Now we have a fully functioning example for Firefox. Next time, we'll add the code to make it cross-browser aware, and add a few more tricks to make it more elegant for use with WebDriver.

Friday, August 9, 2013

Implementing HTTP Status Codes in WebDriver, Part 1: Challenge Accepted

A while back, I wrote a post that discussed at length why HTTP status codes are not present in the WebDriver API. Furthermore, the post went on to explain why I believe they're not needed in the API, and that there are other tools better suited to retrieving this particular piece of esoterica. Since I wrote that article, other Selenium contributors have written about the same topic. The general premise of those blog posts and mine is that using a proxy is the proper way to capture the status code if you actually require it.
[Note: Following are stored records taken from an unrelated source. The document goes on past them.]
<file path="src/rtl/mcycle_ctrl_fsm.sv">
// mcycle_ctrl_fsm: multicycle ARM control unit.
// Sequences the shared ALU/memory datapath through FETCH, DECODE, MEMADR,
// MEMREAD, MEMWRITE, MEMWB, EXECR, EXECI, ALUWB and BRANCH, and decodes the
// instruction fields into the per-state datapath strobes, including the ALU
// control decoder. Memory states wait on mem_ready.
//
// Ports:
//   clk, reset_n       clock, synchronous active-low reset
//   Op, Funct, Rd      instruction fields from the IR
//   mem_ready          memory completes the current access this cycle
//   mem_req            memory access requested
//   IRWrite, AdrSrc, ALUSrcA, ALUSrcB, ResultSrc, ALUControl, FlagW,
//   RegW, MemW, PCWrite, Branch        datapath controls
//   instr_done         pulse in an instruction's final cycle
//   illegal            pulse in DECODE for Op==11
//   cycle_cnt, instr_cnt               performance counters
//
// Configuration: define ARM_MCYC_PERF_EN to build the performance counters;
// otherwise cycle_cnt/instr_cnt are tied to 0.
module mcycle_ctrl_fsm #(
  parameter int unsigned PERF_W = 32
) (
  input  logic              clk,
  input  logic              reset_n,
  input  logic [1:0]        Op,
  input  logic [5:0]        Funct,
  input  logic [3:0]        Rd,
  input  logic              mem_ready,
  output logic              mem_req,
  output logic              IRWrite,
  output logic              AdrSrc,
  output logic              ALUSrcA,
  output logic [1:0]        ALUSrcB,
  output logic [1:0]        ResultSrc,
  output logic [1:0]        ALUControl,
  output logic [1:0]        FlagW,
  output logic              RegW,
  output logic              MemW,
  output logic              PCWrite,
  output logic              Branch,
  output logic              instr_done,
  output logic              illegal,
  output logic [PERF_W-1:0] cycle_cnt,
  output logic [PERF_W-1:0] instr_cnt
);

  typedef enum logic [3:0] {
    S_FETCH    = 4'd0,
    S_DECODE   = 4'd1,
    S_MEMADR   = 4'd2,
    S_MEMREAD  = 4'd3,
    S_MEMWRITE = 4'd4,
    S_MEMWB    = 4'd5,
    S_EXECR    = 4'd6,
    S_EXECI    = 4'd7,
    S_ALUWB    = 4'd8,
    S_BRANCH   = 4'd9
  } state_e;

  state_e     state_q, state_d;
  logic [3:0] cmd;
  logic       s_bit;
  logic       cmp_tst;
  logic       rd_is_pc;
  logic [1:0] alu_dec;
  logic [1:0] flagw_dec;

  assign cmd      = Funct[4:1];
  assign s_bit    = Funct[0];
  assign cmp_tst  = (cmd == 4'b1010) || (cmd == 4'b1000);
  assign rd_is_pc = (Rd == 4'hF);

  // State register
  always_ff @(posedge clk) begin
    if (!reset_n) begin
      state_q <= S_FETCH;
    end else begin
      state_q <= state_d;
    end
  end

  // ALU control and flag-write decode, used only in the EXEC states
  always_comb begin
    alu_dec = 2'b00;
    case (cmd)
      4'b0100:          alu_dec = 2'b00;
      4'b0010, 4'b1010: alu_dec = 2'b01;
      4'b0000, 4'b1000: alu_dec = 2'b10;
      4'b1100:          alu_dec = 2'b11;
      default:          alu_dec = 2'b00;
    endcase
    // C/V only meaningful for arithmetic; compares always write both when S=1
    if (cmp_tst) begin
      flagw_dec = {s_bit, s_bit};
    end else begin
      flagw_dec = {s_bit, s_bit & ~alu_dec[1]};
    end
  end

  // Next-state and strobe decode; everything forced low while in reset
  always_comb begin
    state_d    = state_q;
    mem_req    = 1'b0;
    IRWrite    = 1'b0;
    AdrSrc     = 1'b0;
    ALUSrcA    = 1'b0;
    ALUSrcB    = 2'b00;
    ResultSrc  = 2'b00;
    ALUControl = 2'b00;
    FlagW      = 2'b00;
    RegW       = 1'b0;
    MemW       = 1'b0;
    PCWrite    = 1'b0;
    Branch     = 1'b0;
    instr_done = 1'b0;
    illegal    = 1'b0;

    case (state_q)
      S_FETCH: begin
        mem_req   = 1'b1;
        ALUSrcA   = 1'b1;
        ALUSrcB   = 2'b10;
        ResultSrc = 2'b10;
        IRWrite   = mem_ready;
        PCWrite   = mem_ready;
        if (mem_ready) state_d = S_DECODE;
      end
      S_DECODE: begin
        ALUSrcA   = 1'b1;
        ALUSrcB   = 2'b10;
        ResultSrc = 2'b10;
        case (Op)
          2'b01:   state_d = S_MEMADR;
          2'b00:   state_d = Funct[5] ? S_EXECI : S_EXECR;
          2'b10:   state_d = S_BRANCH;
          default: begin
            illegal    = 1'b1;
            instr_done = 1'b1;
            state_d    = S_FETCH;
          end
        endcase
      end
      S_MEMADR: begin
        ALUSrcB = 2'b01;
        state_d = Funct[0] ? S_MEMREAD : S_MEMWRITE;
      end
      S_MEMREAD: begin
        mem_req = 1'b1;
        AdrSrc  = 1'b1;
        if (mem_ready) state_d = S_MEMWB;
      end
      S_MEMWRITE: begin
        mem_req = 1'b1;
        AdrSrc  = 1'b1;
        MemW    = 1'b1;
        if (mem_ready) begin
          instr_done = 1'b1;
          state_d    = S_FETCH;
        end
      end
      S_MEMWB: begin
        ResultSrc  = 2'b01;
        RegW       = 1'b1;
        PCWrite    = rd_is_pc;
        instr_done = 1'b1;
        state_d    = S_FETCH;
      end
      S_EXECR, S_EXECI: begin
        ALUSrcB    = (state_q == S_EXECI) ? 2'b01 : 2'b00;
        ALUControl = alu_dec;
        FlagW      = flagw_dec;
        if (cmp_tst) begin
          instr_done = 1'b1;
          state_d    = S_FETCH;
        end else begin
          state_d = S_ALUWB;
        end
      end
      S_ALUWB: begin
        RegW       = 1'b1;
        PCWrite    = rd_is_pc;
        instr_done = 1'b1;
        state_d    = S_FETCH;
      end
      S_BRANCH: begin
        ALUSrcB    = 2'b01;
        ResultSrc  = 2'b10;
        Branch     = 1'b1;
        instr_done = 1'b1;
        state_d    = S_FETCH;
      end
      default: state_d = S_FETCH;
    endcase

    // Outputs are combinational, so reset must mask them in the same cycle
    if (!reset_n) begin
      mem_req    = 1'b0;
      IRWrite    = 1'b0;
      AdrSrc     = 1'b0;
      ALUSrcA    = 1'b0;
      ALUSrcB    = 2'b00;
      ResultSrc  = 2'b00;
      ALUControl = 2'b00;
      FlagW      = 2'b00;
      RegW       = 1'b0;
      MemW       = 1'b0;
      PCWrite    = 1'b0;
      Branch     = 1'b0;
      instr_done = 1'b0;
      illegal    = 1'b0;
    end
  end

`ifdef ARM_MCYC_PERF_EN
  logic [PERF_W-1:0] cycle_q, instr_q;

  // Free-running performance counters, wrap naturally
  always_ff @(posedge clk) begin
    if (!reset_n) begin
      cycle_q <= '0;
      instr_q <= '0;
    end else begin
      cycle_q <= cycle_q + PERF_W'(1);
      if (IRWrite) instr_q <= instr_q + PERF_W'(1);
    end
  end

  assign cycle_cnt = reset_n ? cycle_q : '0;
  assign instr_cnt = reset_n ? instr_q : '0;
`else
  assign cycle_cnt = '0;
  assign instr_cnt = '0;
`endif

endmodule

</file>
**src/rtl/pio_result_arbiter.sv**
```systemverilog
// pio_result_arbiter: round-robin grant of NN result producers onto one 24-bit HPS PIO word,
// held until the HPS returns the word's seq bit on ack_tog or the wait times out.
module pio_result_arbiter #(
    parameter int NUM_REQ     = 4,
    parameter int TIMEOUT_CYC = 65535
) (
    input  logic                   clk,
    input  logic                   reset_n,
    input  logic                   enable,
    input  logic [NUM_REQ-1:0]     req_valid,
    input  logic [16*NUM_REQ-1:0]  req_data,
    output logic [NUM_REQ-1:0]     req_ready,
    input  logic                   ack_tog,
    input  logic                   clr_err,
    output logic [23:0]            pio_word,
    output logic                   busy,
    output logic                   timeout_err,
    output logic [15:0]            grant_cnt
);
    localparam logic [0:0] IDLE     = 1'b0;
    localparam logic [0:0] WAIT_ACK = 1'b1;
    localparam int IW = $clog2(NUM_REQ);
    localparam logic [15:0] WCNT_LAST = 16'(TIMEOUT_CYC - 1);

    logic [0:0]  state;
    logic        seq;
    logic        ack_m;
    logic        ack_s;
    logic [5:0]  last_grant;
    logic [15:0] wcnt;
    logic        found;
    logic [5:0]  g;
    logic [15:0] g_data;
    logic [15:0] data_arr [NUM_REQ];
    int          idx;

    for (genvar i = 0; i < NUM_REQ; i++) begin : g_unpack
        assign data_arr[i] = req_data[16*i +: 16];
    end

    // Scan from the farthest candidate back to the nearest so the nearest set bit after last_grant wins.
    always_comb begin
        found  = 1'b0;
        g      = last_grant;
        g_data = '0;
        idx    = 0;
        for (int k = NUM_REQ; k >= 1; k--) begin
            idx = int'(last_grant) + k - ((int'(last_grant) + k >= NUM_REQ) ? NUM_REQ : 0);
            if (req_valid[IW'(idx)]) begin
                found  = 1'b1;
                g      = 6'(idx);
                g_data = data_arr[IW'(idx)];
            end
        end
    end

    always_ff @(posedge clk or negedge reset_n) begin
        if (!reset_n) begin
            state       <= IDLE;
            seq         <= 1'b0;
            ack_m       <= 1'b0;
            ack_s       <= 1'b0;
            last_grant  <= 6'(NUM_REQ - 1);
            wcnt        <= '0;
            pio_word    <= '0;
            req_ready   <= '0;
            timeout_err <= 1'b0;
            grant_cnt   <= '0;
        end else begin
            ack_m     <= ack_tog;
            ack_s     <= ack_m;
            req_ready <= '0;
            if (clr_err)
                timeout_err <= 1'b0;
            if (state == IDLE) begin
                if (enable && found) begin
                    pio_word   <= {~seq, 1'b1, g, g_data};
                    seq        <= ~seq;
                    last_grant <= g;
                    req_ready  <= NUM_REQ'(1) << g;
                    grant_cnt  <= grant_cnt + 16'd1;
                    wcnt       <= '0;
                    state      <= WAIT_ACK;
                end
            end else if (ack_s == seq) begin
                pio_word[22] <= 1'b0;
                state        <= IDLE;
            end else if (TIMEOUT_CYC != 0 && wcnt == WCNT_LAST) begin
                // A timeout on the same edge as clr_err must leave the flag set.
                timeout_err  <= 1'b1;
                pio_word[22] <= 1'b0;
                state        <= IDLE;
            end else begin
                wcnt <= wcnt + 16'd1;
            end
        end
    end

    assign busy = state == WAIT_ACK;
endmodule

```
==> config.mk <==
export PLATFORM = sky130hd
export DESIGN_NAME = debounce_bank
export DESIGN_NICKNAME = d
export VERILOG_FILES = /design/src/rtl/debounce_pkg.sv /design/src/rtl/debounce_chan.sv /design/src/rtl/debounce_bank.sv
export SDC_FILE = /design/constraint.sdc
export NUM_CORES = 1
export LEC_CHECK = 0
export CAP_MARGIN = 40
export CORE_AREA = 8 8 94 96
export CTS_BUF_LIST = sky130_fd_sc_hd__clkbuf_16
export DETAILED_ROUTE_END_ITERATION = 10
export DIE_AREA = 0 0 102 104
export PLACE_DENSITY = 0.7
export SKIP_LAST_GASP = 1
export SYNTH_ARGS = -nofsm -noshare
export SYNTH_HDL_FRONTEND = slang
export SYNTH_SLANG_ARGS = --single-unit
==> constraint.sdc <==
create_clock -name clk -period 1.8 [get_ports clk]
set_clock_uncertainty 0.1 [all_clocks]
set_input_delay 0.18 -clock clk [delete_from_list [all_inputs] [get_ports clk]]
set_output_delay 0.18 -clock clk [all_outputs]
set_load 0.01 [all_outputs]
$ cat src/rtl/uart_alu_pkg.sv
// Shared definitions for the UART <-> ALU glue: FSM state encoding and ALU opcodes.
// The opcode constants are shared by the ALU and by anything that models it.
package uart_alu_pkg;

    localparam int NB_STATE = 3;

    typedef enum logic [NB_STATE-1:0] {
        WAIT_A  = 3'd0,
        WAIT_B  = 3'd1,
        WAIT_OP = 3'd2,
        EXEC    = 3'd3,
        SEND    = 3'd4
    } state_t;

    localparam logic [5:0] OP_ADD = 6'b100000;
    localparam logic [5:0] OP_SUB = 6'b100010;
    localparam logic [5:0] OP_AND = 6'b100100;
    localparam logic [5:0] OP_OR  = 6'b100101;
    localparam logic [5:0] OP_XOR = 6'b100110;
    localparam logic [5:0] OP_SRA = 6'b000011;
    localparam logic [5:0] OP_SRL = 6'b000010;
    localparam logic [5:0] OP_NOR = 6'b100111;

endpackage

$ cat src/rtl/interbyte_timer.sv
// Idle-gap counter between bytes of one frame; flags the last allowed idle cycle.
// Held at zero while disabled, restarted by clear.
module interbyte_timer #(
    parameter int TIMEOUT_CYCLES = 100000000,
    parameter int NB_TIMEOUT     = $clog2(TIMEOUT_CYCLES + 1)
) (
    input  logic clk,
    input  logic rst_n,
    input  logic clear,
    input  logic enable,
    output logic expired
);

    localparam logic [NB_TIMEOUT-1:0] LAST = NB_TIMEOUT'(TIMEOUT_CYCLES - 1);

    logic [NB_TIMEOUT-1:0] count;

    // A clear on the final cycle means a byte arrived in time, so no expiry.
    assign expired = enable && !clear && (count == LAST);

    always_ff @(posedge clk or negedge rst_n) begin
        if (!rst_n) begin
            count <= '0;
        end else if (clear || !enable || (count == LAST)) begin
            count <= '0;
        end else begin
            count <= count + NB_TIMEOUT'(1);
        end
    end

endmodule
--- src/rtl/ysyx_25040129_lsu.sv ---
// Load/store stage of the ysyx_25040129 RV32 pipeline: takes one instruction from EXU,
// performs at most one aligned bus access, and hands the result to WBU.
module ysyx_25040129_lsu #(
   parameter int REGS_DIG = 5,
   parameter int CSR_DIG  = 12
) (
   input  logic                clock,
   input  logic                reset,
   input  logic                is_req_valid_from_exu,
   output logic                is_req_ready_to_exu,
   input  logic [REGS_DIG-1:0] rd_in_lsu,
   input  logic [31:0]         result_in_lsu,
   input  logic [31:0]         store_data_in_lsu,
   input  logic                mem_read_in_lsu,
   input  logic                mem_write_in_lsu,
   input  logic [2:0]          funct3_in_lsu,
   input  logic [CSR_DIG-1:0]  csr_addr_in_lsu,
   input  logic                csr_write_in_lsu,
   input  logic                reg_write_in_lsu,
   output logic                mem_req_valid,
   input  logic                mem_req_ready,
   output logic [31:0]         mem_req_addr,
   output logic                mem_req_wen,
   output logic [31:0]         mem_req_wdata,
   output logic [3:0]          mem_req_wmask,
   input  logic                mem_resp_valid,
   input  logic [31:0]         mem_resp_rdata,
   input  logic                mem_resp_err,
   output logic                is_req_valid_to_wbu,
   input  logic                is_req_ready_from_wbu,
   output logic [REGS_DIG-1:0] rd_out_lsu,
   output logic [31:0]         result_out_lsu,
   output logic [CSR_DIG-1:0]  csr_addr_out_lsu,
   output logic                csr_write_out_lsu,
   output logic                reg_write_out_lsu,
   output logic                access_fault_out_lsu,
   output logic                is_data_forward_valid_from_lsu,
   output logic [31:0]         lsu_forward_data
);

   typedef enum logic [1:0] {IDLE, REQ, WAIT, DONE} stateT;

   stateT               state_q;
   logic [REGS_DIG-1:0] rd_q;
   logic [31:0]         addr_q;
   logic [31:0]         storeData_q;
   logic                isLoad_q;
   logic                isStore_q;
   logic [2:0]          funct3_q;
   logic [CSR_DIG-1:0]  csrAddr_q;
   logic                csrWrite_q;
   logic                regWrite_q;
   logic [31:0]         result_q;
   logic                fault_q;
   logic                wbRegWrite_q;

   logic                isMemIn;
   logic                misalignedIn;
   logic [3:0]          laneMask;
   logic [31:0]         laneData;
   logic [31:0]         shiftedWord;
   logic [31:0]         loadValue;

   // funct3[1:0] encodes the access size: 00 byte, 01 halfword, anything else a word.
   assign isMemIn      = mem_read_in_lsu | mem_write_in_lsu;
   assign misalignedIn = ((funct3_in_lsu[1:0] == 2'b01) & result_in_lsu[0]) |
                         (funct3_in_lsu[1] & (result_in_lsu[1:0] != 2'b00));

   always_comb begin
      laneMask = 4'b1111;
      laneData = storeData_q;
      case (funct3_q[1:0])
         2'b00: begin
            laneMask = 4'b0001 << addr_q[1:0];
            laneData = {4{storeData_q[7:0]}};
         end
         2'b01: begin
            laneMask = 4'b0011 << addr_q[1:0];
            laneData = {2{storeData_q[15:0]}};
         end
         default: begin
            laneMask = 4'b1111;
            laneData = storeData_q;
         end
      endcase
   end

   // Bring the addressed byte/halfword down to bit 0 before sign or zero extension.
   assign shiftedWord = mem_resp_rdata >> {addr_q[1:0], 3'b000};

   always_comb begin
      loadValue = mem_resp_rdata;
      case (funct3_q)
         3'b000:  loadValue = {{24{shiftedWord[7]}}, shiftedWord[7:0]};
         3'b001:  loadValue = {{16{shiftedWord[15]}}, shiftedWord[15:0]};
         3'b100:  loadValue = {24'd0, shiftedWord[7:0]};
         3'b101:  loadValue = {16'd0, shiftedWord[15:0]};
         default: loadValue = mem_resp_rdata;
      endcase
   end

   always_ff @(posedge clock or negedge reset) begin
      if (!reset) begin
         state_q      <= IDLE;
         rd_q         <= '0;
         addr_q       <= '0;
         storeData_q  <= '0;
         isLoad_q     <= 1'b0;
         isStore_q    <= 1'b0;
         funct3_q     <= '0;
         csrAddr_q    <= '0;
         csrWrite_q   <= 1'b0;
         regWrite_q   <= 1'b0;
         result_q     <= '0;
         fault_q      <= 1'b0;
         wbRegWrite_q <= 1'b0;
      end else begin
         case (state_q)
            IDLE: begin
               if (is_req_valid_from_exu) begin
                  rd_q        <= rd_in_lsu;
                  addr_q      <= result_in_lsu;
                  storeData_q <= store_data_in_lsu;
                  isLoad_q    <= mem_read_in_lsu;
                  isStore_q   <= mem_write_in_lsu & ~mem_read_in_lsu;
                  funct3_q    <= funct3_in_lsu;
                  csrAddr_q   <= csr_addr_in_lsu;
                  csrWrite_q  <= csr_write_in_lsu;
                  regWrite_q  <= reg_write_in_lsu;
                  if (!isMemIn) begin
                     result_q     <= result_in_lsu;
                     fault_q      <= 1'b0;
                     wbRegWrite_q <= reg_write_in_lsu;
                     state_q      <= DONE;
                  end else if (misalignedIn) begin
                     result_q     <= '0;
                     fault_q      <= 1'b1;
                     wbRegWrite_q <= 1'b0;
                     state_q      <= DONE;
                  end else begin
                     state_q <= REQ;
                  end
               end
            end
            REQ: begin
               if (mem_req_ready) begin
                  state_q <= WAIT;
               end
            end
            WAIT: begin
               if (mem_resp_valid) begin
                  if (mem_resp_err) begin
                     result_q     <= '0;
                     fault_q      <= 1'b1;
                     wbRegWrite_q <= 1'b0;
                  end else begin
                     result_q     <= isLoad_q ? loadValue : 32'd0;
                     fault_q      <= 1'b0;
                     wbRegWrite_q <= regWrite_q;
                  end
                  state_q <= DONE;
               end
            end
            DONE: begin
               if (is_req_ready_from_wbu) begin
                  state_q <= IDLE;
               end
            end
            default: state_q <= IDLE;
         endcase
      end
   end

   assign is_req_ready_to_exu = (state_q == IDLE);

   assign mem_req_valid = (state_q == REQ);
   assign mem_req_addr  = {addr_q[31:2], 2'b00};
   assign mem_req_wen   = isStore_q;
   assign mem_req_wdata = laneData;
   assign mem_req_wmask = isStore_q ? laneMask : 4'b0000;

   // Write enables and the fault flag only mean anything while the result is on offer.
   assign is_req_valid_to_wbu            = (state_q == DONE);
   assign rd_out_lsu                     = rd_q;
   assign result_out_lsu                 = result_q;
   assign csr_addr_out_lsu               = csrAddr_q;
   assign csr_write_out_lsu              = (state_q == DONE) & csrWrite_q;
   assign reg_write_out_lsu              = (state_q == DONE) & wbRegWrite_q;
   assign access_fault_out_lsu           = (state_q == DONE) & fault_q;
   assign is_data_forward_valid_from_lsu = reg_write_out_lsu;
   assign lsu_forward_data               = result_q;

endmodule
--- config.mk ---
export PLATFORM = sky130hd
export DESIGN_NAME = fetch_controller
export DESIGN_NICKNAME = d
export VERILOG_FILES = /design/src/rtl/fetch_controller.sv
export SDC_FILE = /design/constraint.sdc
export NUM_CORES = 1
export LEC_CHECK = 0
export CAP_MARGIN = 10
export CORE_MARGIN = 2
export CORE_UTILIZATION = 50
export CTS_CLUSTER_DIAMETER = 120
export DETAILED_ROUTE_END_ITERATION = 16
export GPL_TIMING_DRIVEN = 0
export PLACE_DENSITY = 0.84
export SETUP_SLACK_MARGIN = 0.3
export SLEW_MARGIN = 40
export SYNTH_ARGS = -nofsm -noshare
export SYNTH_HDL_FRONTEND = slang
export SYNTH_SLANG_ARGS = --single-unit
--- constraint.sdc ---
create_clock -name clk -period 5.9 [get_ports clk]
set_clock_uncertainty 0.2 [all_clocks]
set_input_delay 0.59 -clock clk [delete_from_list [all_inputs] [get_ports clk]]
set_output_delay 0.59 -clock clk [all_outputs]
set_load 0.01 [all_outputs]
--- src/rtl/fetch_controller.sv ---
// Instruction fetch controller: sequences the fetch PC and instruction memory
// requests, holds a returned word while decode is stalled, and squashes an
// in-flight request when execute resolves a taken branch/jump.
module fetch_controller #(
  parameter logic [31:0] RESET_PC = 32'h0000_0000,
  parameter logic [31:0] PC_STEP  = 32'd4
) (
  input  logic        clk,
  input  logic        reset,
  input  logic        stall_d,
  input  logic        redirect_e,
  input  logic [31:0] redirect_pc_e,
  input  logic        imem_ready,
  input  logic [31:0] imem_rdata,
  output logic        imem_req,
  output logic [31:0] imem_addr,
  output logic        fetch_en,
  output logic [31:0] pc_next_f,
  output logic [31:0] instr_f,
  output logic        flush_d
);

  typedef enum logic [1:0] {
    StBoot,
    StReq,
    StHold,
    StKill
  } state_e;

  state_e      state_q, state_d;
  logic [31:0] pc_q, pc_d;
  logic [31:0] tgt_q, tgt_d;
  logic [31:0] instr_q, instr_d;

  // State and datapath registers with synchronous reset.
  always_ff @(posedge clk) begin
    if (reset) begin
      state_q <= StBoot;
      pc_q    <= RESET_PC;
      tgt_q   <= 32'h0;
      instr_q <= 32'h0;
    end else begin
      state_q <= state_d;
      pc_q    <= pc_d;
      tgt_q   <= tgt_d;
      instr_q <= instr_d;
    end
  end

  // Next-state and datapath update; redirect outranks stall and ready.
  always_comb begin
    state_d = state_q;
    pc_d    = pc_q;
    tgt_d   = tgt_q;
    instr_d = instr_q;
    unique case (state_q)
      StBoot: begin
        state_d = StReq;
      end
      StReq: begin
        if (redirect_e) begin
          if (imem_ready) begin
            pc_d    = redirect_pc_e;
            state_d = StReq;
          end else begin
            // Request still in flight: remember target until memory answers.
            tgt_d   = redirect_pc_e;
            state_d = StKill;
          end
        end else if (imem_ready) begin
          instr_d = imem_rdata;
          if (stall_d) begin
            state_d = StHold;
          end else begin
            pc_d    = pc_q + PC_STEP;
            state_d = StReq;
          end
        end
      end
      StHold: begin
        if (redirect_e) begin
          pc_d    = redirect_pc_e;
          state_d = StReq;
        end else if (!stall_d) begin
          pc_d    = pc_q + PC_STEP;
          state_d = StReq;
        end
      end
      StKill: begin
        if (redirect_e) begin
          tgt_d = redirect_pc_e;
        end
        if (imem_ready) begin
          pc_d    = redirect_e ? redirect_pc_e : tgt_q;
          state_d = StReq;
        end
      end
      default: begin
        state_d = StBoot;
      end
    endcase
  end

  // Moore/Mealy outputs derived from state and current inputs.
  always_comb begin
    imem_req  = (state_q == StReq) || (state_q == StKill);
    imem_addr = pc_q;
    pc_next_f = pc_q;
    instr_f   = instr_q;
    flush_d   = redirect_e && (state_q != StBoot);
    fetch_en  = 1'b0;
    if (!redirect_e && !stall_d) begin
      if (state_q == StReq) begin
        fetch_en = imem_ready;
      end else if (state_q == StHold) begin
        fetch_en = 1'b1;
      end
    end
  end

endmodule
==> config.mk <==
export PLATFORM = sky130hd
export DESIGN_NAME = execute_cycle
export DESIGN_NICKNAME = d
export VERILOG_FILES = /design/src/rtl/execute_cycle.sv
export SDC_FILE = /design/constraint.sdc
export NUM_CORES = 1
export LEC_CHECK = 0
export CAP_MARGIN = 20
export CORE_MARGIN = 5
export CORE_UTILIZATION = 35
export DETAILED_ROUTE_END_ITERATION = 7
export SYNTH_ARGS = -nofsm -noshare
export SYNTH_HDL_FRONTEND = slang
export SYNTH_SLANG_ARGS = --single-unit
==> constraint.sdc <==
create_clock -name clk -period 18.6 [get_ports clk]
set_input_delay 5.58 -clock clk [delete_from_list [all_inputs] [get_ports clk]]
set_output_delay 5.58 -clock clk [all_outputs]
set_load 0.02 [all_outputs]
File: config.mk
export PLATFORM = sky130hd
export DESIGN_NAME = key_write_arbiter
export DESIGN_NICKNAME = d
export VERILOG_FILES = /design/src/rtl/key_write_arbiter.sv
export SDC_FILE = /design/constraint.sdc
export NUM_CORES = 1
export LEC_CHECK = 0
export BUFFER_PORTS_ARGS = -buffer_cell sky130_fd_sc_hd__buf_4
export CORE_ASPECT_RATIO = 0.7
export CORE_MARGIN = 2
export CORE_UTILIZATION = 45
export CTS_CLUSTER_DIAMETER = 30
export DETAILED_ROUTE_END_ITERATION = 16
export GPL_TIMING_DRIVEN = 0
export PLACE_DENSITY = 0.76
export SYNTH_ARGS = -nofsm -noshare
export SYNTH_HDL_FRONTEND = slang
export SYNTH_SLANG_ARGS = --single-unit
File: constraint.sdc
create_clock -name Clock -period 4.52 [get_ports Clock]
set_input_delay 0.904 -clock Clock [delete_from_list [all_inputs] [get_ports Clock]]
set_output_delay 0.904 -clock Clock [all_outputs]
set_load 0.02 [all_outputs]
Nevertheless, the issue in the Selenium issue tracker that was the inspiration for those blog posts continues to receive comments, most of them vehemently opposed to the decision of the Selenium development team. The decision has been called "complete nonsense," "silly," "condescending," and "simply defective," among other choice phrases. My colleagues on the Selenium project have posted code samples that show how to effectively use a proxy with Selenium to solve this problem, and the response to those samples has been that they aren't detailed enough.

Alright, fine. Time to put my proverbial money where my mouth is. I recently looked into what it would take to actually implement a proxy solution, with correct return of HTTP status codes, including writing all of the code necessary to extract it. It doesn't take that much, as it turns out. Once I'd settled on a technology to use, I had a full working example in about 4 hours. Let's take a look at how this would work.

In my example, I decided to use the Mozilla website, http://www.mozilla.org/, as my test. I settled on this because the site isn't likely to disappear anytime soon, and as currently written, it nicely demonstrates some of the issues inherent in getting HTTP status codes. Please note that I don't own the website, so it's possible that these examples could break at any time after this writing; at some point, I'll look at creating a standalone website that illustrates the same concepts. I'm also going to be using the WebDriver .NET bindings, and specifically, version 2.35.0 of the .NET bindings. For the proxy component, I decided to use Eric Lawrence's (now Telerik's) excellent Fiddler proxy.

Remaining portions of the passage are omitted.